-- Input data follows --

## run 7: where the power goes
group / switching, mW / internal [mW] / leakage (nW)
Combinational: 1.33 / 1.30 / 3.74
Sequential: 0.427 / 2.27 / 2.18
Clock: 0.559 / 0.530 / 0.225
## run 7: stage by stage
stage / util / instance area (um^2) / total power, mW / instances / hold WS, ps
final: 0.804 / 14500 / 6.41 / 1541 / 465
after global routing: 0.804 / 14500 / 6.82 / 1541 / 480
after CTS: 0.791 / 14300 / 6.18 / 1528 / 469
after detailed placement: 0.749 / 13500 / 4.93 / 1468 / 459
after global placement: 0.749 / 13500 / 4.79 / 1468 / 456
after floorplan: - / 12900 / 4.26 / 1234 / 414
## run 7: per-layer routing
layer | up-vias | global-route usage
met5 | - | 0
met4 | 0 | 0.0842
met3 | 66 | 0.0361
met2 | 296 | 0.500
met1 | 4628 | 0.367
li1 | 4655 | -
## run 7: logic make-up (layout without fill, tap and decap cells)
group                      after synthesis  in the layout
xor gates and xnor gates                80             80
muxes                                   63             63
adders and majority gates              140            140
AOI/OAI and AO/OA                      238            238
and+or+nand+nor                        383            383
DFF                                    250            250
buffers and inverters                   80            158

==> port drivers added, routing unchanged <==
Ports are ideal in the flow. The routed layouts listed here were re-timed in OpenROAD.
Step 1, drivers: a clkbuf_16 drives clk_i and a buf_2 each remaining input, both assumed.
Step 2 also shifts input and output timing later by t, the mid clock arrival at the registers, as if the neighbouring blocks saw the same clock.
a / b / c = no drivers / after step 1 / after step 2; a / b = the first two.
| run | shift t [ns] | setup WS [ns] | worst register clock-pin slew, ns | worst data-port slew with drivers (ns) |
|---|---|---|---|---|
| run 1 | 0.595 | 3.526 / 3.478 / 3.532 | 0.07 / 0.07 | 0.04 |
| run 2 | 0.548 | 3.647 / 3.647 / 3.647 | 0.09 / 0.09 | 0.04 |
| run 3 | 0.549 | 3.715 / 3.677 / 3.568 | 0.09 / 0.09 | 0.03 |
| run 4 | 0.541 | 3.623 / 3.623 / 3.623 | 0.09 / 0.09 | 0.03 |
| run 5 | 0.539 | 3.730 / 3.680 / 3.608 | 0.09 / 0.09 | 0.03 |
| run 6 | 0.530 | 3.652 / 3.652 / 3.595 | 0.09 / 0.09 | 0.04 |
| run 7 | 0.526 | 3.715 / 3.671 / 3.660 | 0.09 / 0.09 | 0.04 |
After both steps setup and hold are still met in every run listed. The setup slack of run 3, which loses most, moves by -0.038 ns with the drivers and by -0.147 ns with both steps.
From an optimization exercise on the open Yosys and OpenROAD flow, aimed at small area and a short achievable clock period; shortcuts taken in it are not production practice. Only simulation tests tie the RTL to the original design; equivalence was not proved.

Setup of P:
Design pe_mac_array, start of the top module:
module pe_mac_array
#(
  parameter int DATA_WIDTH = nmcu_pkg::DATA_WIDTH,
  parameter int ACC_WIDTH  = nmcu_pkg::ACC_WIDTH,
  parameter int NUM_LANES  = 8
) (
  input  logic                            clk,
  input  logic                            rst_n,
  input  logic                            in_valid_i,
  output logic                            in_ready_o,
  input  logic [NUM_LANES*DATA_WIDTH-1:0] a_i,
  input  logic [NUM_LANES*DATA_WIDTH-1:0] b_i,
  input  logic                            first_i,
  input  logic                            last_i,
  output logic                            out_valid_o,
  input  logic                            out_ready_i,
  output logic [NUM_LANES*DATA_WIDTH-1:0] result_o,
  output logic [NUM_LANES*ACC_WIDTH-1:0]  acc_o,
  output logic [NUM_LANES-1:0]            sat_o,
  output logic                            busy_o,
  output nmcu_pkg::pe_mac_state_e        state_o
);
  nmcu_pkg::pe_mac_state_e state_q;
  logic          ready;
  logic          accept;
  logic          load;
  logic          open_group;
  assign ready       = (state_q == nmcu_pkg::IDLE) || (state_q == nmcu_pkg::ACCUM);
  assign in_ready_o  = rst_n && ready;
  assign accept      = in_valid_i && in_ready_o;
  assign load        = in_valid_i && ready;
  assign out_valid_o = (state_q == nmcu_pkg::DRAIN);
  assign busy_o      = (state_q != nmcu_pkg::IDLE);
  assign state_o     = state_q;
  assign open_group  = first_i || (state_q == nmcu_pkg::IDLE);
  always_ff @(posedge clk or negedge rst_n) begin
    if (!rst_n) begin
      state_q <= nmcu_pkg::IDLE;
    end else begin
      case (state_q)
        nmcu_pkg::IDLE, nmcu_pkg::ACCUM: if (accept) state_q <= last_i ? nmcu_pkg::FLUSH : nmcu_pkg::ACCUM;
  ...
Size: about 4200 cells after synthesis, about 500 flip-flops, about 34000 sq um of cells after synthesis.
clock: 6.0 ns
lec_check: 0
abc_area: 1
cap_margin: 10
core_margin: 2
core_utilization: 40
cts_cluster_diameter: 100
cts_cluster_size: 22
setup_slack_margin: 2.8
slew_margin: 10
tns_end_percent: 10
standard.sh (not shown) runs the stock make flow with config.mk's settings and CLKGATE_MAP_FILE= SYNTH_SCRIPT=/design/flow/synth_recipe.tcl, a recipe that flattens the netlist after the stock synthesis.
==> flow/flow/run.sh <==
#!/bin/bash
# Own layout flow: the standard flow (the standard.sh, all steps) with
# the port buffers made from buf_1 cells instead of ORFS's default choice.
# Each tool's output goes to the ORFS logs under orfs/logs; this script's
# own output goes to run.log.
set -e
{
  echo "== standard.sh"; cat standard.sh
  echo "== config.mk"; cat config.mk
  export BUFFER_PORTS_ARGS="-buffer_cell sky130_fd_sc_hd__buf_1"
  bash standard.sh
} > run.log 2>&1
### P -> Q
# P
export LEC_CHECK = 0
export ABC_AREA = 1
export CAP_MARGIN = 10
export CORE_MARGIN = 2
export CORE_UTILIZATION = 40
export CTS_CLUSTER_DIAMETER = 100
export CTS_CLUSTER_SIZE = 22
export SETUP_SLACK_MARGIN = 2.8
export SLEW_MARGIN = 10
export TNS_END_PERCENT = 10
create_clock -name core_clock -period 6.0 [get_ports {clk}]
# Q
export LEC_CHECK = 0
export ABC_AREA = 1
export CAP_MARGIN = 20
export CORE_MARGIN = 2
export CORE_UTILIZATION = 40
export CTS_CLUSTER_DIAMETER = 100
export CTS_CLUSTER_SIZE = 22
export SETUP_SLACK_MARGIN = 2.8
export SLEW_MARGIN = 20
export TNS_END_PERCENT = 10
create_clock -name core_clock -period 6.0 [get_ports {clk}]
### Flow results
Q against P: synthesized area held, initial core utilization comparable, setup slack was more or less identical, final routed wirelength across all metal layers closely matched the old numbers, portion of the post-synthesis area used by sequential elements level. Reported for P and Q, pin count of the biggest net entering global routing turned out identical to the last digit. Re core occupancy in the finished layout: no difference whatsoever between P and Q. Diff P..Q | quantity of gates resized following cts | unchanged. As far as via count of the first global-routing pass goes, P and Q are indistinguishable; the numbers are identical.
What follows belongs to an exercise in optimizing a design on an open flow for small area and few clock cycles; a production flow would make more cautious choices.
In this exercise RTL edits were held to simulation tests only and were not proved equivalent to the original.
No activity file was given, so power comes from the tool's default toggle rates.

[flow/run.sh]
#!/bin/bash
# synth_recipe.tcl (not shown) runs the flow's synth.tcl, then flattens the netlist and writes it again
# the make line also repeats each setting of config.mk as NAME=value (left out here)
make -C /OpenROAD-flow-scripts/flow DESIGN_CONFIG=/design/flow/config.mk WORK_HOME=/design/flow/orfs CLKGATE_MAP_FILE= SYNTH_SCRIPT=/design/flow/synth_recipe.tcl finish
[flow/config.mk]
export PLATFORM = sky130hd
export DESIGN_NAME = rotated_span_address_generator_core
export DESIGN_NICKNAME = rotated_span_address_generator_core
export VERILOG_FILES = /design/flow/design.v
export SDC_FILE = /design/flow/constraint.sdc
export NUM_CORES = 4
export LEC_CHECK = 0
export CAP_MARGIN = 20
export CORE_MARGIN = 2
export CORE_UTILIZATION = 40
export SLEW_MARGIN = 20
[flow/constraint.sdc]
create_clock -name core_clock -period 7.0 [get_ports {i_clk}]
set_input_delay 1.4000 -clock core_clock [delete_from_list [all_inputs] [get_ports {i_clk}]]
set_output_delay 1.4000 -clock core_clock [all_outputs]
set_load 0.01 [all_outputs]
[flow/design.v]
`default_nettype none
package rsag_pkg;
    localparam int MAX_SPAN    = 64;
    localparam int PIXEL_BYTES = 2;
    localparam int LEN_W = 7;
    localparam int PB_W  = $clog2(PIXEL_BYTES) + 2;
    localparam logic [LEN_W-1:0]       MAX_SPAN_V    = LEN_W'(MAX_SPAN);
    localparam logic signed [PB_W-1:0] PIXEL_BYTES_S = PB_W'(PIXEL_BYTES);
    typedef enum logic [2:0] {
        REG_ORIGIN_X      = 3'd0,
        REG_ORIGIN_Y      = 3'd1,
        REG_CLIP_LEFT     = 3'd2,
        REG_CLIP_RIGHT    = 3'd3,
        REG_CLIP_TOP      = 3'd4,
        REG_CLIP_BOTTOM   = 3'd5,
        REG_SOURCE_STRIDE = 3'd6,
        REG_DEST_STRIDE   = 3'd7
    } t_reg_idx;
    typedef struct packed {
        logic signed [15:0] origin_x;
        logic signed [15:0] origin_y;
        logic signed [15:0] clip_left;
        logic signed [15:0] clip_right;
        logic signed [15:0] clip_top;
        logic signed [15:0] clip_bottom;
        logic [15:0]        source_stride;
        logic [15:0]        dest_stride;
    } t_cfg;
    typedef struct packed {
        logic               valid;
        logic               last;
        logic [LEN_W-1:0]   idx;
        logic signed [16:0] x;
        logic signed [16:0] y;
        logic signed [15:0] src_x0;
        logic signed [15:0] src_y0;
        logic signed [31:0] step_x;
        logic signed [31:0] step_y;
    } t_pix;
endpackage
`default_nettype wire
`default_nettype none
module rsag_walker (
    input  wire logic                        i_clk,
    input  wire logic                        i_rst_n,
    input  wire rsag_pkg::t_cfg              i_cfg,
    input  wire logic                        i_start,
    output logic                             o_busy,
    input  wire logic signed [15:0]          i_row_offset,
    input  wire logic signed [15:0]          i_column_offset,
    input  wire logic signed [15:0]          i_src_start_x,
    input  wire logic signed [15:0]          i_src_start_y,
    input  wire logic signed [31:0]          i_step_x,
    input  wire logic signed [31:0]          i_step_y,
    input  wire logic [rsag_pkg::LEN_W-1:0]  i_span_length,
    output rsag_pkg::t_pix                   o_pix
);
    typedef enum logic [2:0] {
        ST_IDLE  = 3'b001,
        ST_BOUND = 3'b010,
        ST_RUN   = 3'b100
    } t_state;
    t_state             r_state, n_state;
    logic signed [16:0] r_y, r_x;
    logic [rsag_pkg::LEN_W-1:0]   r_len;
    logic signed [15:0] r_sx0, r_sy0;
    logic signed [31:0] r_stx, r_sty;
    logic [rsag_pkg::LEN_W-1:0]   r_i, r_end;
    logic signed [17:0] left_gap, room, first_c, hi_c, len_s;
    logic               row_ok, nonempty, last_c;
    always_comb begin
        left_gap = {{2{i_cfg.clip_left[15]}}, i_cfg.clip_left} - {r_x[16], r_x};
        room     = {{2{i_cfg.clip_right[15]}}, i_cfg.clip_right} - {r_x[16], r_x} + 18'sd1;
        len_s    = $signed({{(18-rsag_pkg::LEN_W){1'b0}}, r_len});
        first_c  = (left_gap > 18'sd0) ? left_gap : 18'sd0;
        hi_c     = (room < len_s) ? room : len_s;
        row_ok   = (r_y >= $signed({i_cfg.clip_top[15], i_cfg.clip_top}))
                && (r_y <= $signed({i_cfg.clip_bottom[15], i_cfg.clip_bottom}));
        nonempty = row_ok && (first_c < hi_c);
        last_c   = ((r_i + rsag_pkg::LEN_W'(1)) == r_end);
    end
    always_comb begin
        n_state = r_state;
        unique case (r_state)
            ST_IDLE: begin
                if (i_start) begin
                    n_state = ST_BOUND;
                end
            end
            ST_BOUND: begin
                n_state = nonempty ? ST_RUN : ST_IDLE;
            end
            ST_RUN: begin
                if (last_c) begin
                    n_state = ST_IDLE;
                end
            end
            default: n_state = ST_IDLE;
        endcase
    end
    always_ff @(posedge i_clk) begin
        if (!i_rst_n) begin
            r_state <= ST_IDLE;
        end else begin
            r_state <= n_state;
        end
    end
    always_ff @(posedge i_clk) begin
        if (r_state == ST_IDLE && i_start) begin
            r_y   <= {i_cfg.origin_y[15], i_cfg.origin_y} + {i_row_offset[15], i_row_offset};
            r_x   <= {i_cfg.origin_x[15], i_cfg.origin_x}
                   + {i_column_offset[15], i_column_offset};
            r_len <= (i_span_length > rsag_pkg::MAX_SPAN_V) ? rsag_pkg::MAX_SPAN_V : i_span_length;
            r_sx0 <= i_src_start_x;
            r_sy0 <= i_src_start_y;
            r_stx <= i_step_x;
            r_sty <= i_step_y;
        end
        if (r_state == ST_BOUND) begin
            r_i   <= first_c[rsag_pkg::LEN_W-1:0];
            r_end <= hi_c[rsag_pkg::LEN_W-1:0];
        end else if (r_state == ST_RUN) begin
            r_i <= r_i + rsag_pkg::LEN_W'(1);
        end
    end
    assign o_busy = (r_state != ST_IDLE);
    always_comb begin
        o_pix.valid  = (r_state == ST_RUN);
        o_pix.last   = last_c;
        o_pix.idx    = r_i;
        o_pix.x      = r_x;
        o_pix.y      = r_y;
        o_pix.src_x0 = r_sx0;
        o_pix.src_y0 = r_sy0;
        o_pix.step_x = r_stx;
        o_pix.step_y = r_sty;
    end
endmodule
`default_nettype wire
`default_nettype none
module rsag_pipe (
    input  wire logic               i_clk,
    input  wire logic               i_rst_n,
    input  wire logic [15:0]        i_source_stride,
    input  wire logic [15:0]        i_dest_stride,
    input  wire rsag_pkg::t_pix     i_pix,
    output logic                    o_valid,
    output logic signed [47:0]      o_source_offset,
    output logic signed [47:0]      o_dest_offset,
    output logic                    o_last_pixel
);
    logic               r_v1, r_l1;
    logic signed [39:0] r_px1, r_py1;
    logic signed [15:0] r_sx01, r_sy01;
    logic signed [16:0] r_y1;
    logic signed [17:0] r_dx1;
    logic               r_v2, r_l2;
    logic signed [24:0] r_sx2, r_sy2;
    logic signed [16:0] r_y2;
    logic signed [17:0] r_dx2;
    logic                       r_v3, r_l3;
    logic signed [41:0]         r_soy3;
    logic signed [24+rsag_pkg::PB_W:0]    r_sox3;
    logic signed [33:0]         r_doy3;
    logic signed [17+rsag_pkg::PB_W:0]    r_dox3;
    always_ff @(posedge i_clk) begin
        if (!i_rst_n) begin
            r_v1    <= 1'b0;
            r_v2    <= 1'b0;
            r_v3    <= 1'b0;
            o_valid <= 1'b0;
        end else begin
            r_v1    <= i_pix.valid;
            r_v2    <= r_v1;
            r_v3    <= r_v2;
            o_valid <= r_v3;
        end
    end
    always_ff @(posedge i_clk) begin
        r_l1   <= i_pix.last;
        r_px1  <= i_pix.step_x * $signed({1'b0, i_pix.idx});
        r_py1  <= i_pix.step_y * $signed({1'b0, i_pix.idx});
        r_sx01 <= i_pix.src_x0;
        r_sy01 <= i_pix.src_y0;
        r_y1   <= i_pix.y;
        r_dx1  <= {i_pix.x[16], i_pix.x} + $signed({{(18-rsag_pkg::LEN_W){1'b0}}, i_pix.idx});
        r_l2  <= r_l1;
        r_sx2 <= {{9{r_sx01[15]}}, r_sx01} + {r_px1[39], r_px1[39:16]};
        r_sy2 <= {{9{r_sy01[15]}}, r_sy01} + {r_py1[39], r_py1[39:16]};
        r_y2  <= r_y1;
        r_dx2 <= r_dx1;
        r_l3   <= r_l2;
        r_soy3 <= r_sy2 * $signed({1'b0, i_source_stride});
        r_sox3 <= r_sx2 * rsag_pkg::PIXEL_BYTES_S;
        r_doy3 <= r_y2 * $signed({1'b0, i_dest_stride});
        r_dox3 <= r_dx2 * rsag_pkg::PIXEL_BYTES_S;
        o_last_pixel    <= r_l3;
        o_source_offset <= 48'(r_soy3) + 48'(r_sox3);
        o_dest_offset   <= 48'(r_doy3) + 48'(r_dox3);
    end
endmodule
`default_nettype wire
`default_nettype none
module rotated_span_address_generator_core (
    input  wire logic                        i_clk,
    input  wire logic                        i_rst_n,
    input  wire logic                        i_start,
    output logic                             o_busy,
    input  wire logic                        i_cfg_we,
    input  wire logic [2:0]                  i_cfg_index,
    input  wire logic [15:0]                 i_cfg_data,
    input  wire logic signed [15:0]          i_row_offset,
    input  wire logic signed [15:0]          i_column_offset,
    input  wire logic signed [15:0]          i_src_start_x,
    input  wire logic signed [15:0]          i_src_start_y,
    input  wire logic signed [31:0]          i_step_x,
    input  wire logic signed [31:0]          i_step_y,
    input  wire logic [rsag_pkg::LEN_W-1:0]  i_span_length,
    output logic                             o_valid,
    output logic signed [47:0]               o_source_offset,
    output logic signed [47:0]               o_dest_offset,
    output logic                             o_last_pixel
);
    rsag_pkg::t_cfg r_cfg;
    rsag_pkg::t_pix pix;
    always_ff @(posedge i_clk) begin
        if (!i_rst_n) begin
            r_cfg.origin_x      <= 16'sh0000;
            r_cfg.origin_y      <= 16'sh0000;
            r_cfg.clip_left     <= 16'sh8000;
            r_cfg.clip_right    <= 16'sh7FFF;
            r_cfg.clip_top      <= 16'sh8000;
            r_cfg.clip_bottom   <= 16'sh7FFF;
            r_cfg.source_stride <= 16'h0000;
            r_cfg.dest_stride   <= 16'h0000;
        end else if (i_cfg_we) begin
            unique case (i_cfg_index)
                rsag_pkg::REG_ORIGIN_X:      r_cfg.origin_x      <= $signed(i_cfg_data);
                rsag_pkg::REG_ORIGIN_Y:      r_cfg.origin_y      <= $signed(i_cfg_data);
                rsag_pkg::REG_CLIP_LEFT:     r_cfg.clip_left     <= $signed(i_cfg_data);
                rsag_pkg::REG_CLIP_RIGHT:    r_cfg.clip_right    <= $signed(i_cfg_data);
                rsag_pkg::REG_CLIP_TOP:      r_cfg.clip_top      <= $signed(i_cfg_data);
                rsag_pkg::REG_CLIP_BOTTOM:   r_cfg.clip_bottom   <= $signed(i_cfg_data);
                rsag_pkg::REG_SOURCE_STRIDE: r_cfg.source_stride <= i_cfg_data;
                rsag_pkg::REG_DEST_STRIDE:   r_cfg.dest_stride   <= i_cfg_data;
                default:           r_cfg               <= r_cfg;
            endcase
        end
    end
    rsag_walker u_walker (
        .i_clk           (i_clk),
        .i_rst_n         (i_rst_n),
        .i_cfg           (r_cfg),
        .i_start         (i_start),
        .o_busy          (o_busy),
        .i_row_offset    (i_row_offset),
        .i_column_offset (i_column_offset),
        .i_src_start_x   (i_src_start_x),
        .i_src_start_y   (i_src_start_y),
        .i_step_x        (i_step_x),
        .i_step_y        (i_step_y),
        .i_span_length   (i_span_length),
        .o_pix           (pix)
    );
    rsag_pipe u_pipe (
        .i_clk           (i_clk),
        .i_rst_n         (i_rst_n),
        .i_source_stride (r_cfg.source_stride),
        .i_dest_stride   (r_cfg.dest_stride),
        .i_pix           (pix),
        .o_valid         (o_valid),
        .o_source_offset (o_source_offset),
        .o_dest_offset   (o_dest_offset),
        .o_last_pixel    (o_last_pixel)
    );
endmodule
`default_nettype wire
What follows belongs to an exercise in optimizing a design on an open flow for small area; a production flow would make more cautious choices.
Where RTL was checked, it was by simulation tests only, not by an equivalence proof against the original.
No activity file was given, so power comes from the tool's default toggle rates.

==> build 26: inputs <==
==> flow/design.v <==
module regfile_sb #(
  parameter int XLEN     = 32,
  parameter int NREGS    = 32,
  parameter int NRD      = 2,
  parameter int ZERO_REG = 1,
  parameter int BYPASS   = 1,
  parameter int AW       = $clog2(NREGS)
) (
  input  logic                 clk_i,
  input  logic                 reset_i,
  input  logic                 wen_i,
  input  logic [AW-1:0]        rd_idx_i,
  input  logic [XLEN-1:0]      rd_data_i,
  input  logic                 reserve_i,
  input  logic [AW-1:0]        reserve_idx_i,
  input  logic                 flush_i,
  input  logic [NRD*AW-1:0]    rs_idx_i,
  output logic [NRD*XLEN-1:0]  rs_data_o,
  output logic [NRD-1:0]       rs_busy_o,
  output logic [NREGS-1:0]     busy_o
);
  logic [XLEN-1:0]  data_r [1:NREGS-1];
  logic [NREGS-1:1] valid_r;
  logic [NREGS-1:1] busy_r;
  logic [NREGS-1:1] wdec_s;
  logic [NREGS-1:1] rdec_s;
  always_comb begin
    for (int i = 1; i < NREGS; i++) begin
      wdec_s[i] = wen_i && (rd_idx_i == AW'(i));
      rdec_s[i] = reserve_i && (reserve_idx_i == AW'(i));
    end
  end
  always_ff @(posedge clk_i) begin
    for (int i = 1; i < NREGS; i++) begin
      if (wdec_s[i]) data_r[i] <= rd_data_i;
    end
  end
  always_ff @(posedge clk_i or negedge reset_i) begin
    if (!reset_i) begin
      valid_r <= '0;
    end else begin
      valid_r <= valid_r | wdec_s;
    end
  end
  always_ff @(posedge clk_i or negedge reset_i) begin
    if (!reset_i) begin
      busy_r <= '0;
    end else begin
      busy_r <= {(NREGS-1){!flush_i}} & ((busy_r & ~wdec_s) | rdec_s);
    end
  end
  for (genvar k = 0; k < NRD; k++) begin : g_rd
    logic [AW-1:0]    idx_s;
    logic             byp_s;
    logic             bsel_s;
    logic [NREGS-1:1] sel_s;
    assign idx_s  = rs_idx_i[k*AW +: AW];
    assign byp_s  = wen_i && (rd_idx_i == idx_s) && (idx_s != '0);
    assign bsel_s = reset_i && byp_s;
    always_comb begin
      for (int i = 1; i < NREGS; i++)
        sel_s[i] = reset_i && !byp_s && valid_r[i] && (idx_s == AW'(i));
    end
    for (genvar b = 0; b < XLEN; b++) begin : g_bit
      logic [NREGS-1:0] col_s;
      for (genvar i = 1; i < NREGS; i++) begin : g_col
        assign col_s[i] = data_r[i][b];
      end
      assign col_s[0] = rd_data_i[b];
      regfile_sb_aor32 u_mux (
        .sel_i ({sel_s, bsel_s}),
        .dat_i (col_s),
        .y_o   (rs_data_o[k*XLEN + b])
      );
    end
    logic bsy_s;
    always_comb begin
      bsy_s = 1'b0;
      for (int i = 1; i < NREGS; i++)
        bsy_s = bsy_s | (reset_i && !byp_s && (idx_s == AW'(i)) && busy_r[i]);
    end
    assign rs_busy_o[k] = bsy_s;
  end
  assign busy_o = {busy_r, 1'b0};
endmodule
What follows belongs to an exercise in optimizing a design on an open flow for small area and a short achievable clock period; a production flow would make more cautious choices.
The RTL was checked by simulation tests, not by an equivalence proof against the original design.

==> flow/design.v <==
module tile_map_scroller (
    input  logic        pixel_clk_in,
    input  logic        rst_in,
    input  logic [10:0] hcount_in,
    input  logic [9:0]  vcount_in,
    input  logic        new_frame_in,
    input  logic        pause_in,
    input  logic [4:0]  speed_in,
    input  logic        map_we_in,
    input  logic [8:0]  map_waddr_in,
    input  logic [5:0]  map_wdata_in,
    output logic [10:0] hcount_out,
    output logic [9:0]  vcount_out,
    output logic [5:0]  unique_image_index,
    output logic        in_sprite,
    output logic [11:0] offset_out,
    output logic        map_ready_out
);
    logic        ready_q;
    logic [8:0]  clr_q;
    logic [9:0]  scroll_q;
    logic [5:0]  map_q [512];
    logic [10:0] hcount_q;
    logic [9:0]  vcount_q;
    logic [5:0]  index_q;
    logic        in_sprite_q;
    always_ff @(posedge pixel_clk_in) begin
        if (rst_in) begin
            ready_q <= 1'b0;
            clr_q   <= '0;
        end else if (!ready_q) begin
            clr_q <= clr_q + 1'b1;
            if (&clr_q) ready_q <= 1'b1;
        end
    end
    logic       sweep;
    logic [7:0] grp_we;
    always_comb begin
        sweep   = !ready_q;
        for (int g = 0; g < 8; g++)
            grp_we[g] = map_we_in && (map_waddr_in[5:3] == 3'(g));
    end
    always_ff @(posedge pixel_clk_in) begin
        if (rst_in) begin
            scroll_q <= '0;
        end else if (ready_q && new_frame_in && !pause_in) begin
            scroll_q <= scroll_q + {{5{speed_in[4]}}, speed_in};
        end
    end
    logic [9:0] world_x;
    logic [7:0] hi_sel;
    logic [5:0] by_grp [8];
    logic [5:0] code;
    logic       br;
    logic       c4;
    always_comb begin
        world_x = hcount_in[9:0] + scroll_q;
        c4      = 5'(hcount_in[3:0]) + 5'(scroll_q[3:0]) > 5'd15;
        br = !rst_in && ready_q && (vcount_in[9:7] == 3'd0) && (hcount_in < 11'd1280);
        for (int i = 0; i < 8; i++) hi_sel[i] = br && (world_x[9:7] == 3'(i));
    end
    for (genvar g = 0; g < 8; g++) begin : g_grp
        logic [383:0] d;
        for (genvar r = 0; r < 8; r++) begin : g_r
            for (genvar l = 0; l < 8; l++) begin : g_l
                assign d[(l*8 + r)*6 +: 6] = map_q[r*64 + g*8 + l];
            end
        end
        logic [63:0] en;
        logic [5:0]  wr_data;
        tms_group u_grp (
            .row   (vcount_in[6:4]),
            .hcol  (hcount_in[6:4]),
            .scol  (scroll_q[6:4]),
            .c4    (c4),
            .d     (d),
            .q     (by_grp[g]),
            .sweep (sweep),
            .we    (grp_we[g]),
            .waddr ({map_waddr_in[8:6], map_waddr_in[2:0]}),
            .wdata (map_wdata_in),
            .en    (en),
            .wr_data (wr_data)
        );
        for (genvar r = 0; r < 8; r++) begin : g_wr
            for (genvar l = 0; l < 8; l++) begin : g_wl
                always_ff @(posedge pixel_clk_in) begin
                    if (en[r*8 + l]) map_q[r*64 + g*8 + l] <= wr_data;
                end
            end
        end
    end
    tms_sel8 u_hi (
        .sel (hi_sel),
        .d   ({by_grp[7], by_grp[6], by_grp[5], by_grp[4],
               by_grp[3], by_grp[2], by_grp[1], by_grp[0]}),
        .q   (code)
    );
    always_ff @(posedge pixel_clk_in) begin
        if (rst_in) begin
            hcount_q <= '0;
            vcount_q <= '0;
        end else begin
            hcount_q <= hcount_in;
            vcount_q <= vcount_in;
        end
    end
    always_ff @(posedge pixel_clk_in) begin
        index_q     <= {code[5] & ~code[4], code[4] & ~code[5], code[3:0]};
        in_sprite_q <= ~(code[5] & code[4]) & br;
    end
    assign hcount_out         = hcount_q;
    assign vcount_out         = vcount_q;
    assign unique_image_index = index_q;
    assign in_sprite          = in_sprite_q;
    assign offset_out         = {2'b00, scroll_q};
    assign map_ready_out      = ready_q;
endmodule
module tms_sel8 (
    input  logic [7:0]  sel,
    input  logic [47:0] d,
    output logic [5:0]  q
);
    always_comb begin
        q = '0;
        for (int i = 0; i < 8; i++) q = q | ({6{sel[i]}} & d[i*6 +: 6]);
    end
endmodule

-- Input data concluded --

> [Your task]: Only lines with the word "proof" are wanted; pull each of them from the records.

> [Your solution]:
Where RTL was checked, it was by simulation tests only, not by an equivalence proof against the original.
The RTL was checked by simulation tests, not by an equivalence proof against the original design.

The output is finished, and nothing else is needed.